"Are you saying, then, that the market is not the best determiner of value, especially when it comes to salaries? Or that there should be another component to determining value other than straight financial benefit?
Fraud Guy"
In a word both. Actually, in the post I just said the market wasn't a perfect determiner, but I do think that there should be another component to determining value.
I tend to guess from the nickname that Fraud Guy agrees with me, but in the heat of the moment, I assumed he didn't. Thus this long reply to pseudo-Fraud Guy.
Look Fraud Guy, the market thinks that cocaine is very valuable. if you think that drug smugglers have earned their money, you are consistent. If you don't you agree with me. If you think the market is perfect except totally absolutely wrong and the opposite of what it should be for heroin and cocaine, then you have to explain the discontinuity. From "money 100% earned" to "confiscation of everything that can be confiscated and a jail sentence earned" is a big jump.
In answer to your question, I obviously don't think that the market is the best judge of value. For one thing, the strongest claim for the market is that market outcomes are Pareto efficient -- not welfare maximizing. This means utils are weighted inverse to the marginal utility of consumption. Second, the claim for the market requires
1) rationality
2) price taking behavior (no market power)
3) no externalities
4) 3 means among many other things people must be assumed to be divided into groups (families) which are totally selfish.
5) symmetric information
6) complete markets
Now I have been talking about financial innovation a bit. You should know that the claim that markets are efficient is based on the assumption that there is no possibility of profitable financial innovation.
But somehow it seems shocking or odd that an economist doesn't thinks that "that the market is not the best determiner of value." I mean when did you drop out of economics 101 ?
Look the market keeps changing its mind about the value of the S&P 500. The right price is changing on the order of 1% a day. How can you have such faith in the judgment something which keeps changing it opinion ?
Oh and actually my claim in the post copied by rdan was just that the market is not a perfect determiner of value. I did not then claim that a better way of determining value is feasible.
I will do so now. A better way of determining value is feasible. It defaults to the market, but if an overwhelming majority of people think a correction is an improvement then it is implemented. This is our current system (overwhelming to defeat a filibuster in the Senate). I am absolutely sure that the outcome with public redistribution is better, more just and a more efficient generator of happiness than the market.
Robert, in your alternative to market valuation, could you sketch the mechanisms by which you believe we could (1) determine the popular defeater and (2) implement the correction? Roughly, do you have in mind something along the lines of a plebiscite followed by standard regulatory intervention? Or something more exotic?

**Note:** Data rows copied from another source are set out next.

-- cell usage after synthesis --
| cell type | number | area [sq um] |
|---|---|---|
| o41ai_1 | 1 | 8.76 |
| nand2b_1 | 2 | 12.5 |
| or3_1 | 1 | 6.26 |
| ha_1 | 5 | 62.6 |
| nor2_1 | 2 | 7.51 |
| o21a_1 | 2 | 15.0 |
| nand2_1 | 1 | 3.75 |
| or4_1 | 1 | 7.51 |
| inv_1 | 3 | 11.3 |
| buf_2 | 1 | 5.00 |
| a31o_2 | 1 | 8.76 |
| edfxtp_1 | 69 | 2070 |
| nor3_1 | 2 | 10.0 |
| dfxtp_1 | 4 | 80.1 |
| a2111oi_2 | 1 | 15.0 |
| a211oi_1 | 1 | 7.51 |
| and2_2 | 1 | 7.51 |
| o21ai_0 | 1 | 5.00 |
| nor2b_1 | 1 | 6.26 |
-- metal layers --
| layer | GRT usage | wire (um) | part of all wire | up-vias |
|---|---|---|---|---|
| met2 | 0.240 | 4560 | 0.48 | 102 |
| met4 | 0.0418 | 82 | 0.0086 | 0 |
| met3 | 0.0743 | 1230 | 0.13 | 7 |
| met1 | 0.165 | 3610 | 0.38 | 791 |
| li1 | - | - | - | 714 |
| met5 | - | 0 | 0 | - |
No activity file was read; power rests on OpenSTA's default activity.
**config.mk**
```make
export PLATFORM = sky130hd
export DESIGN_NAME = bus_decoder
export DESIGN_NICKNAME = d
export VERILOG_FILES = /design/src/bus_pkg.sv /design/src/bus_decoder.sv
export SDC_FILE = /design/constraint.sdc
export NUM_CORES = 1
export LEC_CHECK = 0
export BUFFER_PORTS_ARGS = -buffer_cell sky130_fd_sc_hd__buf_2
export CORE_AREA = 2 2 39 41
export DETAILED_ROUTE_END_ITERATION = 6
export DIE_AREA = 0 0 41 43
export GPL_TIMING_DRIVEN = 1
export PLACE_DENSITY = 0.61
export SYNTH_ARGS = -nofsm -noshare
export SYNTH_HDL_FRONTEND = slang
export SYNTH_SLANG_ARGS = --single-unit
```
**constraint.sdc**
```tcl
create_clock -name vclk -period 0.8
set_input_delay 0.08 -clock vclk [all_inputs]
set_output_delay 0.08 -clock vclk [all_outputs]
set_load 0.03 [all_outputs]
```
===== src/bus_pkg.sv =====
package bus_pkg;

    localparam int BUS_ADDR_WIDTH = 18;                // Full SPI address space
    localparam int BUS_DATA_WIDTH = 8;                 // Byte-wide bus
    localparam int MEM_ADDR_WIDTH = 10;                // 1 KiB RAM, mirrored
    localparam int MEM_DEPTH      = 1 << MEM_ADDR_WIDTH;
    localparam int REG_SPACE_BIT  = 17;                // 1 = registers, 0 = RAM

    // Register indexes, decoded over addr[16:0]
    localparam logic [REG_SPACE_BIT-1:0] REG_CONFIG_ADDR = 17'd0;   // Straps, read-only
    localparam logic [REG_SPACE_BIT-1:0] REG_STATUS_ADDR = 17'd1;   // LED, read/write

    typedef struct packed {
        logic [BUS_ADDR_WIDTH-1:0] addr;               // Byte address
        logic [BUS_DATA_WIDTH-1:0] wdata;              // Write payload
        logic                      we;                 // 1 = write, 0 = read
    } bus_req_t;

    typedef struct packed {
        logic [BUS_DATA_WIDTH-1:0] rdata;              // Valid with ack
    } bus_rsp_t;

endpackage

ReplyDeleteI wrote unclearly.
ReplyDeleteMy proposal is that we keep on doing what we have been doing. Tax income to pay people to provide services which are undervalued by the market. With taxes and spending chosen by our elected representatives. A huge majority is needed to do anything, because of the filibuster in the Senate.
Over at AngryBear I gave examples of the sort of people who should get public money. The examples weren't made up. They are my father, my sister and my mother all of whom are (or were my mom is retired) public sector employees.
Paying them to do what they do is efficient.
My brother is a private sector employee.
I am a public sector employee. I didn't say that paying all of us is efficient and make no claims about the extent to which I do or don't earn my salary.